[Records from a collection]
☆ ☆ ☆ ☆ ☆ ☆ ☆

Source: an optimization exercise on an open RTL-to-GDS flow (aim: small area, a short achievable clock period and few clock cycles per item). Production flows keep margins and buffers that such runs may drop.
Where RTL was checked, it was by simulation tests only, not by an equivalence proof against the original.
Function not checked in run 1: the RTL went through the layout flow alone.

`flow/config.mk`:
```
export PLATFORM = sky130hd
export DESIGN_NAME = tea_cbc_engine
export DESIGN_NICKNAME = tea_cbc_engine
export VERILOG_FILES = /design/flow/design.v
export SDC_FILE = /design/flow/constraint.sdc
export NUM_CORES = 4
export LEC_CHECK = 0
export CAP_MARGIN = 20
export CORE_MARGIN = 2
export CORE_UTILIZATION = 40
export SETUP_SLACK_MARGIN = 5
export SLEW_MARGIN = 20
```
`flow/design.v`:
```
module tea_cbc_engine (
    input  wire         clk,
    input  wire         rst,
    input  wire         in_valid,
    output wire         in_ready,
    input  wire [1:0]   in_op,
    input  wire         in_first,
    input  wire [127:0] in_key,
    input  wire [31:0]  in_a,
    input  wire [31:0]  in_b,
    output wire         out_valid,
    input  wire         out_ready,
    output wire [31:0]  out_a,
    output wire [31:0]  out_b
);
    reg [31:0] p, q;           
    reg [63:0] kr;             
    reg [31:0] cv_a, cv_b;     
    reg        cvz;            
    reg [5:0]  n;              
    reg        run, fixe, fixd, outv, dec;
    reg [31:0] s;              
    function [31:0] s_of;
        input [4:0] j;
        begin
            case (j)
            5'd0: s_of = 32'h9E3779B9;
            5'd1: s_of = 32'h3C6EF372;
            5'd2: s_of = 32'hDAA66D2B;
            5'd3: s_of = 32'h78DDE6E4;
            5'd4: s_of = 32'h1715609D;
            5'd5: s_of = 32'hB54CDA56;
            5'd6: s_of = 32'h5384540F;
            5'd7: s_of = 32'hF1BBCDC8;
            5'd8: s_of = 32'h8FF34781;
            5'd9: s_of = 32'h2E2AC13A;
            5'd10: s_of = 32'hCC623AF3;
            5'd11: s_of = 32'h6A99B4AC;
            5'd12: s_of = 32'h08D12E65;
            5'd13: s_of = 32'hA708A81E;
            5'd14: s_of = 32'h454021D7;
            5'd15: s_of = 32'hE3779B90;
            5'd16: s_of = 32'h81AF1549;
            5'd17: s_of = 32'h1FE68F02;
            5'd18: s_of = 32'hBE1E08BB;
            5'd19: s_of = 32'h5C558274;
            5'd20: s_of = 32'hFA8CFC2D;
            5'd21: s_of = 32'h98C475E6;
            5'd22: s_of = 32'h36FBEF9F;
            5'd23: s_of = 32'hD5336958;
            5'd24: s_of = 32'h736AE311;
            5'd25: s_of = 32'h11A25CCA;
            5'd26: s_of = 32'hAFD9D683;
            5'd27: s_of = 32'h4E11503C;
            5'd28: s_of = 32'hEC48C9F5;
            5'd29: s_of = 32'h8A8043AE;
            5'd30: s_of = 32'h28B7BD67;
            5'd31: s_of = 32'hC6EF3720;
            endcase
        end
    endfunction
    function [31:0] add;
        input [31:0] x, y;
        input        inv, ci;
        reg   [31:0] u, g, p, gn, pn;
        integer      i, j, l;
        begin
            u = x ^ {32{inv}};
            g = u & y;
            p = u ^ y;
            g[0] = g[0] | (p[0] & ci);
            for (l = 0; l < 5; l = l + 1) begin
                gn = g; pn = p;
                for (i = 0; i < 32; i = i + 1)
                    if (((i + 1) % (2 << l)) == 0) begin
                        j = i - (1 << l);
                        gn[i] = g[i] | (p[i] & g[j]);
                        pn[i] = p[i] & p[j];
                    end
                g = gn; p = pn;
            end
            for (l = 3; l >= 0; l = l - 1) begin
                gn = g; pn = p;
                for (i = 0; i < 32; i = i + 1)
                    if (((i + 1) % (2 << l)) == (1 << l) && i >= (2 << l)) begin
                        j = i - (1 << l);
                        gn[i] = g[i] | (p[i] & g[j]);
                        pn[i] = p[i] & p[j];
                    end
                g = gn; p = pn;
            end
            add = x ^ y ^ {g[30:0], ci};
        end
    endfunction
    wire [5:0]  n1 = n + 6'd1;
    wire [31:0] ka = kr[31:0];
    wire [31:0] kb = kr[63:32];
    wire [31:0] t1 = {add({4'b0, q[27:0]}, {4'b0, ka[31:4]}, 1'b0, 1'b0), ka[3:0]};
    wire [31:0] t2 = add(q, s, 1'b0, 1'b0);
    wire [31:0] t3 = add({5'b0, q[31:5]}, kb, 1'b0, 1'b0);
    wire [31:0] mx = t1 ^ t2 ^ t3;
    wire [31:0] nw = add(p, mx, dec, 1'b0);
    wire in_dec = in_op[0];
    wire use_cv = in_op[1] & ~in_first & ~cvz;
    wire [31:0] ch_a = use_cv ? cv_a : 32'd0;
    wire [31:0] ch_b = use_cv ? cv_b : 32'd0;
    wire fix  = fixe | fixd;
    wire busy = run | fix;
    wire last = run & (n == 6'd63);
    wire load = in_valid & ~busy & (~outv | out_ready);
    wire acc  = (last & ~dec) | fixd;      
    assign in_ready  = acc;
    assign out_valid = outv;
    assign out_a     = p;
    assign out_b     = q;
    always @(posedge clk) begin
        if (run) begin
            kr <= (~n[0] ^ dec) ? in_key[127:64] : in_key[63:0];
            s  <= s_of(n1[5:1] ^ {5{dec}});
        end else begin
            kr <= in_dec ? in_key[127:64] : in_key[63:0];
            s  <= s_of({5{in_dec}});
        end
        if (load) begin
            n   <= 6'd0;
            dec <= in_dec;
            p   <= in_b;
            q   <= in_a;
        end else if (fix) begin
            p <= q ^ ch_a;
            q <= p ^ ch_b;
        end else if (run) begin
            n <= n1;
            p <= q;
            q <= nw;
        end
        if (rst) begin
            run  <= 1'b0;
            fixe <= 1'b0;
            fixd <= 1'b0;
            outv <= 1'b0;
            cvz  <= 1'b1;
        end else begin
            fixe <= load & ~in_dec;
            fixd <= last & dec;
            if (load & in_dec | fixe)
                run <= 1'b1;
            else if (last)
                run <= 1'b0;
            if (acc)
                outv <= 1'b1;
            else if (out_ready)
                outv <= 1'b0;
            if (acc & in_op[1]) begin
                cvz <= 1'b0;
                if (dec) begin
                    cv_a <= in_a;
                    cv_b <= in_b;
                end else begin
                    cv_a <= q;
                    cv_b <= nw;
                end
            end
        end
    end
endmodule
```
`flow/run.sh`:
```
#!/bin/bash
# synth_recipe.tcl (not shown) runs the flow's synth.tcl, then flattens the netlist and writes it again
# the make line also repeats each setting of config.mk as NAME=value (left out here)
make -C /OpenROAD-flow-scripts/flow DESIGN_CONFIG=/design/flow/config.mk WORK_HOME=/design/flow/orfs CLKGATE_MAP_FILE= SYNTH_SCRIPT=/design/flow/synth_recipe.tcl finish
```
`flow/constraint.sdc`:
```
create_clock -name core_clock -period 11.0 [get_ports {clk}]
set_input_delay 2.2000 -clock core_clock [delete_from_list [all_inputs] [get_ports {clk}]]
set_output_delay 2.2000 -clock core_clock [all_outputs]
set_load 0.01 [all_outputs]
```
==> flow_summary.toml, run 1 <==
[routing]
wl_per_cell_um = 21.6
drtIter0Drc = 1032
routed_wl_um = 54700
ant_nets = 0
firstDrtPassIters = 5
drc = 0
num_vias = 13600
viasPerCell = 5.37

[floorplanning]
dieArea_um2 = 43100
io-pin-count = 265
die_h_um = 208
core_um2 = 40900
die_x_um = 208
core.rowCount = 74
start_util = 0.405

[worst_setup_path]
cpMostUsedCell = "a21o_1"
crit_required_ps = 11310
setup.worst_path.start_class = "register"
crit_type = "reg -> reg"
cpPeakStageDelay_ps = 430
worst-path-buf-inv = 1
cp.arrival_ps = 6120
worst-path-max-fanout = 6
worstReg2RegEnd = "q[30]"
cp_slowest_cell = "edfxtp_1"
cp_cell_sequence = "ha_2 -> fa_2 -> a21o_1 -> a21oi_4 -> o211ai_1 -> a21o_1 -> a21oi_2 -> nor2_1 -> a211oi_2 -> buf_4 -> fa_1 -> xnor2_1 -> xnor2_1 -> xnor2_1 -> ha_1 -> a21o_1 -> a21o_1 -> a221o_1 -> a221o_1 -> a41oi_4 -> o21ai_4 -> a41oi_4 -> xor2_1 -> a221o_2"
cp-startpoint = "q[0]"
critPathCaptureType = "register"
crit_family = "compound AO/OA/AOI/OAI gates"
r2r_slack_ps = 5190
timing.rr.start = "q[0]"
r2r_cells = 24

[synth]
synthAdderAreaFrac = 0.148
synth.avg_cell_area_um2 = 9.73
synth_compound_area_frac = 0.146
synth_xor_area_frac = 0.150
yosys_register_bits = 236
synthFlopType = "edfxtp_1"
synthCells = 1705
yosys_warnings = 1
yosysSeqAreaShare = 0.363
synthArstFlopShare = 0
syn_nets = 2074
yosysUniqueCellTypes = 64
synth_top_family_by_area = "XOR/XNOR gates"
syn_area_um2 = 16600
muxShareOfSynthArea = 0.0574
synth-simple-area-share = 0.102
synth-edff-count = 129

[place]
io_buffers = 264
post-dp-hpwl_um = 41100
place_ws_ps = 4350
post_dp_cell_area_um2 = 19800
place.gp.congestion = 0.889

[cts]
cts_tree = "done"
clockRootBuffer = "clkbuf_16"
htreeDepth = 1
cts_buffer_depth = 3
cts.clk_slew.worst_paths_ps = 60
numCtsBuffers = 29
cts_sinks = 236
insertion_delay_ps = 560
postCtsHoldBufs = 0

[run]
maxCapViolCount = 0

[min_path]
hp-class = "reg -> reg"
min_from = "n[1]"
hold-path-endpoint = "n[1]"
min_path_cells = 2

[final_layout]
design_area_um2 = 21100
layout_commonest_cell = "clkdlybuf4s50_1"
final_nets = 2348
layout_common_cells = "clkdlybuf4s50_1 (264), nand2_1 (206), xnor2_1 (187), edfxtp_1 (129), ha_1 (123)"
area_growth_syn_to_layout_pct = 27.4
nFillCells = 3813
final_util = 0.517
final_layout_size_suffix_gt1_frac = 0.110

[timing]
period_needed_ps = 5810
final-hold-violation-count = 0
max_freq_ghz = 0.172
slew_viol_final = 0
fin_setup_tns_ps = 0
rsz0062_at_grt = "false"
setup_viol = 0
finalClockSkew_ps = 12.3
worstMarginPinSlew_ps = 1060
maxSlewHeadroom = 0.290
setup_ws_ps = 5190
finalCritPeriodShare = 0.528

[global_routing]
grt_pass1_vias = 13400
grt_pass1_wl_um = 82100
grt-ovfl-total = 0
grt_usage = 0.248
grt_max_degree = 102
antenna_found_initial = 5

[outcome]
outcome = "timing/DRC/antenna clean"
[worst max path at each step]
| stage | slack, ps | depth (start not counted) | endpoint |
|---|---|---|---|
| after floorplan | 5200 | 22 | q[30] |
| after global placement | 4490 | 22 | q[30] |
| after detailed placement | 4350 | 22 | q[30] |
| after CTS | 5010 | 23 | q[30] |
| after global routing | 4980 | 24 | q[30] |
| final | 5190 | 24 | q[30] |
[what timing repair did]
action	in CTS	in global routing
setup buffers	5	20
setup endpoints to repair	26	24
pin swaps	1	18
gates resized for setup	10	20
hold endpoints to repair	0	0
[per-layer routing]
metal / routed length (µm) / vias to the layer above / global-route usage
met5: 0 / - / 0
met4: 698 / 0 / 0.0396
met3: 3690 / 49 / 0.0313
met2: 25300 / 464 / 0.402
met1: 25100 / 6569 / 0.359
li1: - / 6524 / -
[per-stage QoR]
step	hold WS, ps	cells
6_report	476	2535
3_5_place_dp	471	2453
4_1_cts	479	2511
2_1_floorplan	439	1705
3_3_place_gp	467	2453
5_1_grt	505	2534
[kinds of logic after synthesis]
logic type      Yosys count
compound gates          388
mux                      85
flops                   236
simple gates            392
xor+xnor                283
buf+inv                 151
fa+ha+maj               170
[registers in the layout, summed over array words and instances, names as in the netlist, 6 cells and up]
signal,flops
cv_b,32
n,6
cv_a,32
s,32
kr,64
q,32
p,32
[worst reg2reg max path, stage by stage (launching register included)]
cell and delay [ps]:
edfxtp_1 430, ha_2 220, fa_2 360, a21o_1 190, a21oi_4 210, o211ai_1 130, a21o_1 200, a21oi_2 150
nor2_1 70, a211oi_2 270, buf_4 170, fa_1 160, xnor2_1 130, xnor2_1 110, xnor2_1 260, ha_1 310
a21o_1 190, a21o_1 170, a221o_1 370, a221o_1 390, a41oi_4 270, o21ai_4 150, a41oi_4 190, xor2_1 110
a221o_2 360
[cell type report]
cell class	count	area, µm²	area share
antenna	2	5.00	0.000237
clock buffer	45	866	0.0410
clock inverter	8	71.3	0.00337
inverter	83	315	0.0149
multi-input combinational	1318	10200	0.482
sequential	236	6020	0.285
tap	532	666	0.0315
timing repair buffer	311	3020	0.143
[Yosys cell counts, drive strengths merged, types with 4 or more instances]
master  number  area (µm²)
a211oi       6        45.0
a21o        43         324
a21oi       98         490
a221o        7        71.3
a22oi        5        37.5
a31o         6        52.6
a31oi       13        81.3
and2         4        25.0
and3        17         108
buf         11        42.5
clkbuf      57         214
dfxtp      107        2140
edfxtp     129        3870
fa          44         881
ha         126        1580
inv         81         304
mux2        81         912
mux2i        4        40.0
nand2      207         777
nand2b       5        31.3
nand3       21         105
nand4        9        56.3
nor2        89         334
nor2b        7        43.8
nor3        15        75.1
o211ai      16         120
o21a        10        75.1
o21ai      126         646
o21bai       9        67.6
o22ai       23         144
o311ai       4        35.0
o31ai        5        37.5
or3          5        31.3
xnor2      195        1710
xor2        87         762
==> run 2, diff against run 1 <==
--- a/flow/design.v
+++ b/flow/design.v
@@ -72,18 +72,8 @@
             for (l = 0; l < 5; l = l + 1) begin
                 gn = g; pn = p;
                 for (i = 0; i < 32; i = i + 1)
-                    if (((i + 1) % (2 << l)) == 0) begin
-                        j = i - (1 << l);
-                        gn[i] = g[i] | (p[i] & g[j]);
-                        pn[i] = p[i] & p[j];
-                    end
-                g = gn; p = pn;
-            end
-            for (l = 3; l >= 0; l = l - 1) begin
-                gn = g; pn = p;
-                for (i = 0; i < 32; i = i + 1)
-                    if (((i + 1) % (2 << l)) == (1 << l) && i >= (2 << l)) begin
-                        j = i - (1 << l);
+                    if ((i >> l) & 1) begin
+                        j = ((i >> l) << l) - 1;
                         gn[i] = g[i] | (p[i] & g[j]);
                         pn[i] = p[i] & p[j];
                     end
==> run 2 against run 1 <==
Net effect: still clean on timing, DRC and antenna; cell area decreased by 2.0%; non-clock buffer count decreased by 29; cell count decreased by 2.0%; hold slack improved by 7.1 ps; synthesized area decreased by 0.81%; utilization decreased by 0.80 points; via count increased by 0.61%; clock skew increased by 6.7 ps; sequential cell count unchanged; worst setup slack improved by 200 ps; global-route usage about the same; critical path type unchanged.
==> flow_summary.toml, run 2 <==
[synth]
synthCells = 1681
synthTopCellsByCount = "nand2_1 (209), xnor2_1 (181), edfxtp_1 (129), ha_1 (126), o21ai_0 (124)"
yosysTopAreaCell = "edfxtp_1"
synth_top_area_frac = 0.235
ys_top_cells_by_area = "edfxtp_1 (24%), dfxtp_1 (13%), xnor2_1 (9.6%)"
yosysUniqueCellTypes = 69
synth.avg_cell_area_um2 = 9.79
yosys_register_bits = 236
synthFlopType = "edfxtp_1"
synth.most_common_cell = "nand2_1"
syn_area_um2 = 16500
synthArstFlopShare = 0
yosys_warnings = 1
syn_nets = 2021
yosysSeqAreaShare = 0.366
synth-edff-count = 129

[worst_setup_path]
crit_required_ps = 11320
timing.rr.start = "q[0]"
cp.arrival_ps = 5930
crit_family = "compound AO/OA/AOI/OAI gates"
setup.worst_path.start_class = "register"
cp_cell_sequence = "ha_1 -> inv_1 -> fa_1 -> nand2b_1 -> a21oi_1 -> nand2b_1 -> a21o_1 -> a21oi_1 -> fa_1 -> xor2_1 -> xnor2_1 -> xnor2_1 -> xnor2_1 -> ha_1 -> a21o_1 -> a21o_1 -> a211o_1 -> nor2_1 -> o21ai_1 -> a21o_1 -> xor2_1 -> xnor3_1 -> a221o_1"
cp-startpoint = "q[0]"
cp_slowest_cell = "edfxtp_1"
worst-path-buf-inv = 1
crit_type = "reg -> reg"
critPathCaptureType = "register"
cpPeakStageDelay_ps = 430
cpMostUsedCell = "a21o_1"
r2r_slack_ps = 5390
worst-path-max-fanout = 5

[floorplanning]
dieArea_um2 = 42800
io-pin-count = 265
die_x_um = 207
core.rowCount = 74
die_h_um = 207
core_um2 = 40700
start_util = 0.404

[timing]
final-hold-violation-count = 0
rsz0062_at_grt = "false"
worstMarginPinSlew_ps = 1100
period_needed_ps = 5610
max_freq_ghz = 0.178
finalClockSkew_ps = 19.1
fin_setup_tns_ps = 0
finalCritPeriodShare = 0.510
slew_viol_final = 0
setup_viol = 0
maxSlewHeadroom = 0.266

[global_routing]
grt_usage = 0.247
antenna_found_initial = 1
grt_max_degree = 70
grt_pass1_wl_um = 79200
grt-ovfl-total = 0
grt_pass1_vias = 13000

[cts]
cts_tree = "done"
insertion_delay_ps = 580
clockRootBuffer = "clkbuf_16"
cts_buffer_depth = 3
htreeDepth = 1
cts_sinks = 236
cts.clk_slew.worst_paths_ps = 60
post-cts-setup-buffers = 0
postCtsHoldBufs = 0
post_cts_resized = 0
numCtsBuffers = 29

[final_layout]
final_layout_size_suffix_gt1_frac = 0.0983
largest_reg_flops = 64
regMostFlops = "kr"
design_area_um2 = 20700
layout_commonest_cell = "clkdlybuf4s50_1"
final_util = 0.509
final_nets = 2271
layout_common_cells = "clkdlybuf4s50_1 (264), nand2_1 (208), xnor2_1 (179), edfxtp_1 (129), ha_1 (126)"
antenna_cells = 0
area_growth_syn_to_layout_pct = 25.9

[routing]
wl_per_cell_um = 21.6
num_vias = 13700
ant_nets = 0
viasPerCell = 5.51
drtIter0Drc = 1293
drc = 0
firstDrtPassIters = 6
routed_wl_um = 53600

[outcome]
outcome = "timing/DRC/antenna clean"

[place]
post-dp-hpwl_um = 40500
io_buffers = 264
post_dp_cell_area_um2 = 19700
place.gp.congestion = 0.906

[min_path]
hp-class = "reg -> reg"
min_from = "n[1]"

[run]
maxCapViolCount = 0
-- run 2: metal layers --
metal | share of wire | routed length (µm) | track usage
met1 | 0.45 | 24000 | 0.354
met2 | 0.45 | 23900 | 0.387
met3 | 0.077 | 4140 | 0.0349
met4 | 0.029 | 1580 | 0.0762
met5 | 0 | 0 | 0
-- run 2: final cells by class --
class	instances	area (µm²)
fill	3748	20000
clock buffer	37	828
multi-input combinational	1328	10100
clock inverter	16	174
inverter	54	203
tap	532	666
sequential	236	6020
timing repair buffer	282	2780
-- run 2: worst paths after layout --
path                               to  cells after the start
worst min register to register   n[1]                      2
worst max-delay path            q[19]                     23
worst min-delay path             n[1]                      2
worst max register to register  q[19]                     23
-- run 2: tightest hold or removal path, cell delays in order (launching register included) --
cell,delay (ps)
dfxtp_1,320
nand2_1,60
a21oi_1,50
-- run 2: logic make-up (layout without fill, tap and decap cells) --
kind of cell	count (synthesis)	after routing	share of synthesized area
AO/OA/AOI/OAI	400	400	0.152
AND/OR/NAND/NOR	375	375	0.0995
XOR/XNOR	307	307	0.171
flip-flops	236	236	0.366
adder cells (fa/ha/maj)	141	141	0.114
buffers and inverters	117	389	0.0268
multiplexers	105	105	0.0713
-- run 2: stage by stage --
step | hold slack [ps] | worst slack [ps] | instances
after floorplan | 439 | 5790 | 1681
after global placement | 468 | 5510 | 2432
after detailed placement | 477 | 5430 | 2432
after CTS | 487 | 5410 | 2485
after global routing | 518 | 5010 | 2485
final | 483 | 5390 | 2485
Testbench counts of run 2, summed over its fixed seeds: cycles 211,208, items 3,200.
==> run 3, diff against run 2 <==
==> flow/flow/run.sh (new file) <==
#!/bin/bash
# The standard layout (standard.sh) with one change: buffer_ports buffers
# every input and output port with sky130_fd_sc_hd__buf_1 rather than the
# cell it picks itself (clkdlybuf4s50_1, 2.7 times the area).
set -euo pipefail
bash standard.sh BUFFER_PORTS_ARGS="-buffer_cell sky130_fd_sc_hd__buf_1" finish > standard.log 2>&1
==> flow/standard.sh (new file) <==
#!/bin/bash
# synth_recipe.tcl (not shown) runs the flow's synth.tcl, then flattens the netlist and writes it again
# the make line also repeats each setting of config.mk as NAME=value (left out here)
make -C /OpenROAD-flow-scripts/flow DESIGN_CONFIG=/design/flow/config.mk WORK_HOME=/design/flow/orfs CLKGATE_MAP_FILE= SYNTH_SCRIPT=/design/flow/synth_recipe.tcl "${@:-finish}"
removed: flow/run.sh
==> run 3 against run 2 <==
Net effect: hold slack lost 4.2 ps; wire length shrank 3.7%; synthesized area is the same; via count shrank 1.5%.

☆ ☆ ☆ ☆ ☆ ☆ ☆

* **WORK INSTRUCTION**: Some lines above hold the word "yosysUniqueCellTypes". Copy all of them.

* **ANSWER**:
yosysUniqueCellTypes = 64
yosysUniqueCellTypes = 69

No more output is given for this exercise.